Task: Send back exactly the lines from the opening line of the records below through the one with "type / instances".

──────── Records for the task

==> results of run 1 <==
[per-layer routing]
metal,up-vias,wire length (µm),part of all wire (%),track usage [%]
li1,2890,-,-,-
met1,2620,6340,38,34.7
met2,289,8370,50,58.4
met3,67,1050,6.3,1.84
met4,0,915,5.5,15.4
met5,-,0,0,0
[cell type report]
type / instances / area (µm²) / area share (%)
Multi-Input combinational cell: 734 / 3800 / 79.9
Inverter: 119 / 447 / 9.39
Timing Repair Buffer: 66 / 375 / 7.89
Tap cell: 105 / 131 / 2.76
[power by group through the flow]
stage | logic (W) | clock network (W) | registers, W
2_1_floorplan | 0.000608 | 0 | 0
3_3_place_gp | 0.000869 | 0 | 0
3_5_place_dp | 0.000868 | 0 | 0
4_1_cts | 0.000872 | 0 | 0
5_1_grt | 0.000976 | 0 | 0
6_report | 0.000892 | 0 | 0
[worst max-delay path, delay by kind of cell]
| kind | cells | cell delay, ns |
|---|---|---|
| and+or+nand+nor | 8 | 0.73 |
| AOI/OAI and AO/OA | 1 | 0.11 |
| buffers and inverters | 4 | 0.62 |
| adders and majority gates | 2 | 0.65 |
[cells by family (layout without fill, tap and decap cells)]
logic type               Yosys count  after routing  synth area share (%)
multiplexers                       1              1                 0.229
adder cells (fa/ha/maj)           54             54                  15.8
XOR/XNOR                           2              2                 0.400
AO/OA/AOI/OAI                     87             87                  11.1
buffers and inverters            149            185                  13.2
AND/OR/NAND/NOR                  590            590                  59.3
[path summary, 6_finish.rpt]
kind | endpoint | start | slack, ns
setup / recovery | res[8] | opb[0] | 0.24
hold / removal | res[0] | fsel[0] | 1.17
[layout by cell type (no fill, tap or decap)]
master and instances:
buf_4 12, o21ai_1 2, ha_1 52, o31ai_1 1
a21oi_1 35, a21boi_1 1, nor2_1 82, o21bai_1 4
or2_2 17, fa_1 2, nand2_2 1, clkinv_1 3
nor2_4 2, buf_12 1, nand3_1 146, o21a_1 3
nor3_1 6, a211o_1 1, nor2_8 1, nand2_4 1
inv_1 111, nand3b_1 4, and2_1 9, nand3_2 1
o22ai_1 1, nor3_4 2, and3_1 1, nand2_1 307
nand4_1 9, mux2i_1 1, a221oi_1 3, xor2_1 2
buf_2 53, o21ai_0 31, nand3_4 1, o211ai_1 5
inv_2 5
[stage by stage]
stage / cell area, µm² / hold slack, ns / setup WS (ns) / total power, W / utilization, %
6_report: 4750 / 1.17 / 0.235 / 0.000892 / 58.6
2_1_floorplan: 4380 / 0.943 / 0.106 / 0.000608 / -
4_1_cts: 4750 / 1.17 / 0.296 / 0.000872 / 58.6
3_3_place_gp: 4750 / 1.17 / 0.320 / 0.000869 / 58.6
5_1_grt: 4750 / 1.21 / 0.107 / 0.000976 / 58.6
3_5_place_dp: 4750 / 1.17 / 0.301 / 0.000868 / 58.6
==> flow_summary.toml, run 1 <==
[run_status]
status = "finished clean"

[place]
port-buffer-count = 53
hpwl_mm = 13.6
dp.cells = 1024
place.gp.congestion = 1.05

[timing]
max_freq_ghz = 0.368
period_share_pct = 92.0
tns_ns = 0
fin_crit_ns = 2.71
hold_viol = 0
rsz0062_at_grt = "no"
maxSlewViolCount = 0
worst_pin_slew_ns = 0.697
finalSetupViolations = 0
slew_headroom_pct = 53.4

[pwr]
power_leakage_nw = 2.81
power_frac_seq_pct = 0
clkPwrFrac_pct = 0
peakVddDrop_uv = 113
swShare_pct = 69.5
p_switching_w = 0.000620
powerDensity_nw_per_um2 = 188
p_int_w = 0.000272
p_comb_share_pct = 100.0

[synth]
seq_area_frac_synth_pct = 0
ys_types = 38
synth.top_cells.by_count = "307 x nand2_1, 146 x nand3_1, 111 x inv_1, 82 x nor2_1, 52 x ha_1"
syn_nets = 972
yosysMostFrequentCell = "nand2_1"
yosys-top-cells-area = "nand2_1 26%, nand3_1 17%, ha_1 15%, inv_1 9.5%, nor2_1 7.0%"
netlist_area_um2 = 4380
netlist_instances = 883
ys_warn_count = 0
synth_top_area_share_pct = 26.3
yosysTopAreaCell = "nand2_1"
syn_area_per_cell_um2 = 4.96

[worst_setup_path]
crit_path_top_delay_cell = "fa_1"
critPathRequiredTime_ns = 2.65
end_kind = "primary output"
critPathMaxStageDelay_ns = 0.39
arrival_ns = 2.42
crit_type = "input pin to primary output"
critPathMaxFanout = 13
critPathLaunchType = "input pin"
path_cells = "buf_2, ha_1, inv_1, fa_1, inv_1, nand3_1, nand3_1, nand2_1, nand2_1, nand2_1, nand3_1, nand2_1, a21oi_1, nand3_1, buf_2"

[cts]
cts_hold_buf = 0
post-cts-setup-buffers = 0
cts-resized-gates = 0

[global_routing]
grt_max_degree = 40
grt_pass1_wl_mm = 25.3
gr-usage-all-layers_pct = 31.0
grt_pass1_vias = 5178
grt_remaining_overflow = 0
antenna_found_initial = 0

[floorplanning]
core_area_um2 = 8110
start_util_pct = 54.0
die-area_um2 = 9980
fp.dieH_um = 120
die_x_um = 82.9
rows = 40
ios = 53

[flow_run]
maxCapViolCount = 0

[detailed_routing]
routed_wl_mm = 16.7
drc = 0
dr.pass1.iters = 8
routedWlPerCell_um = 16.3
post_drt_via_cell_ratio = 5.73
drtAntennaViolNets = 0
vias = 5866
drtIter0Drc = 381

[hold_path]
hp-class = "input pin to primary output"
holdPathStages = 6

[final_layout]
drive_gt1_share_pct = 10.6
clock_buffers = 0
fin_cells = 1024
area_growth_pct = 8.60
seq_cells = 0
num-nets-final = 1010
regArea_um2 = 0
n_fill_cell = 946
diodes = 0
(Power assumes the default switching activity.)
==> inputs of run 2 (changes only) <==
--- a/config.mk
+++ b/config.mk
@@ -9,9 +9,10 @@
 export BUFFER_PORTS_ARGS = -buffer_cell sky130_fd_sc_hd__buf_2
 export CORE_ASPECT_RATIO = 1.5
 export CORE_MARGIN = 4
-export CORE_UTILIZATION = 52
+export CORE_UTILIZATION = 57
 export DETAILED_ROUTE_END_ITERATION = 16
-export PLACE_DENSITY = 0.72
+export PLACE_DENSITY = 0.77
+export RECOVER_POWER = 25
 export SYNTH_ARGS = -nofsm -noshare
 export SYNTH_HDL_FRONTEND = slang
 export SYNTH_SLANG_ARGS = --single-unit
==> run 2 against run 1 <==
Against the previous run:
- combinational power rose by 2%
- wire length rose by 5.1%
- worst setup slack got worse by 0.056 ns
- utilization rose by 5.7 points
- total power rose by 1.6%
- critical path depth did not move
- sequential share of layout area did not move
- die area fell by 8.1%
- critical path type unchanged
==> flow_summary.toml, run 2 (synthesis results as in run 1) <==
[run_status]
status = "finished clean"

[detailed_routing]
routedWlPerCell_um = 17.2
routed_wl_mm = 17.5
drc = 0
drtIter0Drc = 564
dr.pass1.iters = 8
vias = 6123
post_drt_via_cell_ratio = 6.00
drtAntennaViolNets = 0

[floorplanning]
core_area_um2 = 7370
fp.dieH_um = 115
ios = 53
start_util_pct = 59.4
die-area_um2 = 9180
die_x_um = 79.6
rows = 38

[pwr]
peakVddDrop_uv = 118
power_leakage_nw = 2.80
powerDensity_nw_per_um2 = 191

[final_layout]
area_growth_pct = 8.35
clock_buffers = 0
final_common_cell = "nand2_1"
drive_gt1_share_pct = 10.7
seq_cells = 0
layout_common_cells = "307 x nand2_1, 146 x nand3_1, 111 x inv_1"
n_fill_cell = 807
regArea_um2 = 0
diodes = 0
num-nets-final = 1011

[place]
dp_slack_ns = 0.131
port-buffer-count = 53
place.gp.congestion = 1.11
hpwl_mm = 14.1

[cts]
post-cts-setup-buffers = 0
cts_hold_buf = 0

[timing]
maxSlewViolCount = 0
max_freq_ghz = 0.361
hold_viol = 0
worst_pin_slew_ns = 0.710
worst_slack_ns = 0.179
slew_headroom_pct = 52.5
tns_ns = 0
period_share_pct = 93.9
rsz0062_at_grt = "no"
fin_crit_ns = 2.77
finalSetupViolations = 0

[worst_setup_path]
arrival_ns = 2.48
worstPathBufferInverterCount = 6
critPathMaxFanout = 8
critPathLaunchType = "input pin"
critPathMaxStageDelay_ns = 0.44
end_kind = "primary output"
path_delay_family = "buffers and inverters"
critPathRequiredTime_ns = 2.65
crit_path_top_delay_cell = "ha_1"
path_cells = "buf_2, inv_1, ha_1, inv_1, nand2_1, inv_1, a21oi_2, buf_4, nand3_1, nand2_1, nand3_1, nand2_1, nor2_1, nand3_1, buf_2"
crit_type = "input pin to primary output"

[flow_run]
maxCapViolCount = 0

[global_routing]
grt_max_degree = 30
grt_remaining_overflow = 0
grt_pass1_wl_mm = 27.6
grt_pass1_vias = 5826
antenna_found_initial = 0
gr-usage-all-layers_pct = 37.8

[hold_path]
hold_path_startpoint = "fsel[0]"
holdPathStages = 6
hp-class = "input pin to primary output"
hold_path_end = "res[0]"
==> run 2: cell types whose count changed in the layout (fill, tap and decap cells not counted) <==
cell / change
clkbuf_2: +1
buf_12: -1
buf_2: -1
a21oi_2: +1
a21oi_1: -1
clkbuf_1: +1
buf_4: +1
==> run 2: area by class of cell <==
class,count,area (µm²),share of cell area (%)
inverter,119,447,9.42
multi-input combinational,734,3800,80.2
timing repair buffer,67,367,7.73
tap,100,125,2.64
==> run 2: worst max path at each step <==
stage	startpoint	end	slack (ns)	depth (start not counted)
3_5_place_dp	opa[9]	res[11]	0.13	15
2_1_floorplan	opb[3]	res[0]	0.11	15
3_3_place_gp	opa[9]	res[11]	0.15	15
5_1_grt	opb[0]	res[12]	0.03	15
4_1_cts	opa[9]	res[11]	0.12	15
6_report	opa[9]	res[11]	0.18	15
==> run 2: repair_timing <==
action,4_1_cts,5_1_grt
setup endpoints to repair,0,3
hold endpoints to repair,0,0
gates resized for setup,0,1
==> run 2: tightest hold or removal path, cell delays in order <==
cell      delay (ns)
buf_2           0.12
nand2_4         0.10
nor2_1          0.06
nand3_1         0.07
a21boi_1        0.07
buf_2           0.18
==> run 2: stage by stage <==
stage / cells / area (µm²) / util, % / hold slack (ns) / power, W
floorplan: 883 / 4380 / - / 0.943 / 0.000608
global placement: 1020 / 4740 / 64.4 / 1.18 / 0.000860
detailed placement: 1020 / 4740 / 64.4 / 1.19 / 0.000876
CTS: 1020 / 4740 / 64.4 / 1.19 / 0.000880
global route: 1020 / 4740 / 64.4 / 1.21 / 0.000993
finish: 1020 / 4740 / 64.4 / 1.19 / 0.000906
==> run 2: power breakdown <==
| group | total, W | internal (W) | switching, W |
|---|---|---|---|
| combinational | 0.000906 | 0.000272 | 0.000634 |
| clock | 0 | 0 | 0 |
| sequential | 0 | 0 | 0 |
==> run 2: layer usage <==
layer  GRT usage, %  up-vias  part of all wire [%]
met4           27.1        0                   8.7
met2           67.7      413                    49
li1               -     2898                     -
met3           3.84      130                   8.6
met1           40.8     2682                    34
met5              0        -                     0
File: src/rtl/adbus_pins.sv
module adbus_pins
  import adbus_pkg::*;
#(
  parameter int DW = 16
) (
  input  logic          clk,
  input  logic          rst_n,
  input  logic          accept,
  input  logic          cap_en,
  input  phase_e        phase,
  input  logic [DW-1:0] req_addr,
  input  logic [DW-1:0] req_wdata,
  input  req_flags_t    req_flags,
  input  logic [DW-1:0] ad_in,
  output logic [DW-1:0] ad_out,
  output logic          oe_lo,
  output logic          oe_hi,
  output logic          ale,
  output logic [DW-1:0] rd_data
);

  logic [DW-1:0] addr_q, wdata_q, rd_q;
  req_flags_t    flags_q;
  logic          in_t1, in_data;

  always_ff @(posedge clk or negedge rst_n) begin
    if (!rst_n) begin
      addr_q  <= '0;
      wdata_q <= '0;
      flags_q <= '0;
    end else if (accept) begin
      addr_q  <= req_addr;
      wdata_q <= req_wdata;
      flags_q <= req_flags;
    end
  end

  always_ff @(posedge clk or negedge rst_n) begin
    if (!rst_n) begin
      rd_q <= '0;
    end else if (cap_en && !flags_q.wr) begin
      rd_q <= ad_in;
    end
  end

  assign in_t1   = (phase == PH_T1);
  assign in_data = (phase == PH_T2) || (phase == PH_T3) || (phase == PH_T4);

  assign ale     = in_t1;
  assign ad_out  = in_t1 ? addr_q : wdata_q;
  assign oe_lo   = in_t1 || (in_data && flags_q.wr);
  assign oe_hi   = (in_t1 && !flags_q.addr_off) ||
                   (in_data && flags_q.wr && flags_q.hi_en);
  assign rd_data = rd_q;

endmodule
<file path="config.mk">
export PLATFORM = sky130hd
export DESIGN_NAME = irm_cswap_unit
export DESIGN_NICKNAME = d
export VERILOG_FILES = /design/src/rtl/irm_pkg.sv /design/src/rtl/irm_addr_decode.sv /design/src/rtl/irm_regbank.sv /design/src/rtl/irm_cswap_unit.sv
export SDC_FILE = /design/constraint.sdc
export NUM_CORES = 1
export LEC_CHECK = 0
export ABC_AREA = 0
export BUFFER_PORTS_ARGS = -buffer_cell sky130_fd_sc_hd__buf_2
export CORE_ASPECT_RATIO = 1.5
export CORE_MARGIN = 3
export CORE_UTILIZATION = 50
export DETAILED_ROUTE_END_ITERATION = 10
export PLACE_DENSITY = 0.71
export SYNTH_ARGS = -nofsm -noshare
export SYNTH_HDL_FRONTEND = slang
export SYNTH_SLANG_ARGS = --single-unit
</file>
<file path="constraint.sdc">
create_clock -name clk -period 11.86 [get_ports clk]
set_clock_uncertainty 0.2 [all_clocks]
set_input_delay 2.965 -clock clk [delete_from_list [all_inputs] [get_ports clk]]
set_output_delay 2.965 -clock clk [all_outputs]
set_load 0.01 [all_outputs]
</file>
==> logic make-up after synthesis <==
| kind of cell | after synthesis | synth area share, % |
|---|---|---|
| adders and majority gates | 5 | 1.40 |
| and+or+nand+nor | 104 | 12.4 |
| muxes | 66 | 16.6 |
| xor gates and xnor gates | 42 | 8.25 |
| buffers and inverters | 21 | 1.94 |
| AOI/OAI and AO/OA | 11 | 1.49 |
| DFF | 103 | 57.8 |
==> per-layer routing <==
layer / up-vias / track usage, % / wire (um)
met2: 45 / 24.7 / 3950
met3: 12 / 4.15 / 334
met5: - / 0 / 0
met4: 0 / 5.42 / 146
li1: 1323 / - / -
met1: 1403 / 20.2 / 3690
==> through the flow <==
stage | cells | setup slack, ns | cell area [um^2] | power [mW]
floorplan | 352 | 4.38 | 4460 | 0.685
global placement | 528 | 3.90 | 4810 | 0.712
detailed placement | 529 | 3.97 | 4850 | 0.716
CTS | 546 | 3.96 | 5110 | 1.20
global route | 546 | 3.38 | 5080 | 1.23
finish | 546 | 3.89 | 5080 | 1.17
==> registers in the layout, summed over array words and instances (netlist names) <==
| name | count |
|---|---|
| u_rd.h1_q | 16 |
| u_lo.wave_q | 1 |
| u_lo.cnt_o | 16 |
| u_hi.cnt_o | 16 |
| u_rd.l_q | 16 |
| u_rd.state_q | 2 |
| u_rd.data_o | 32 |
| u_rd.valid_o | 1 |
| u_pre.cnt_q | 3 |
`config.mk`:
```
export PLATFORM = sky130hd
export DESIGN_NAME = frr_port_resolver
export DESIGN_NICKNAME = d
export VERILOG_FILES = /design/src/rtl/frr_pkg.sv /design/src/rtl/frr_link_sync.sv /design/src/rtl/frr_live_map.sv /design/src/rtl/frr_path_select.sv /design/src/rtl/frr_out_stage.sv /design/src/rtl/frr_port_resolver.sv
export SDC_FILE = /design/constraint.sdc
export NUM_CORES = 1
export LEC_CHECK = 0
export ABC_CLOCK_PERIOD_IN_PS = 1900
export CAP_MARGIN = 20
export CORE_MARGIN = 5
export CORE_UTILIZATION = 30
export CTS_CLUSTER_SIZE = 14
export DETAILED_ROUTE_END_ITERATION = 8
export HOLD_SLACK_MARGIN = 0.12
export SLEW_MARGIN = 10
export SYNTH_ARGS = -nofsm -noshare
export SYNTH_HDL_FRONTEND = slang
export SYNTH_SLANG_ARGS = --single-unit
```
`constraint.sdc`:
```
create_clock -name clk -period 1.9 [get_ports clk]
set_clock_uncertainty 0.1 [all_clocks]
set_input_delay 0.475 -clock clk [delete_from_list [all_inputs] [get_ports clk]]
set_output_delay 0.475 -clock clk [all_outputs]
set_load 0.05 [all_outputs]
```
--- src/rtl/i2c_cs_pkg.sv ---
package i2c_cs_pkg;
    localparam int MODE_HI   = 7;
    localparam int MODE_LO   = 6;
    localparam int BUSY_BIT  = 5;
    localparam int OEN_BIT   = 4;
    localparam int ARB_BIT   = 3;
    localparam int MATCH_BIT = 2;
    localparam int ZERO_BIT  = 1;
    localparam int LAST_BIT  = 0;
    localparam int FIELD_W   = 8;

    typedef struct packed {
        logic [1:0] mode;
        logic       oen;
        logic       start;
        logic       stop;
        logic       kick;
    } ctrl_t;

    typedef struct packed {
        logic arb;
        logic match;
        logic zero;
        logic last;
    } flag_t;
endpackage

────────────────

Your solution:
==> results of run 1 <==
[per-layer routing]
metal,up-vias,wire length (µm),part of all wire (%),track usage [%]
li1,2890,-,-,-
met1,2620,6340,38,34.7
met2,289,8370,50,58.4
met3,67,1050,6.3,1.84
met4,0,915,5.5,15.4
met5,-,0,0,0
[cell type report]
type / instances / area (µm²) / area share (%)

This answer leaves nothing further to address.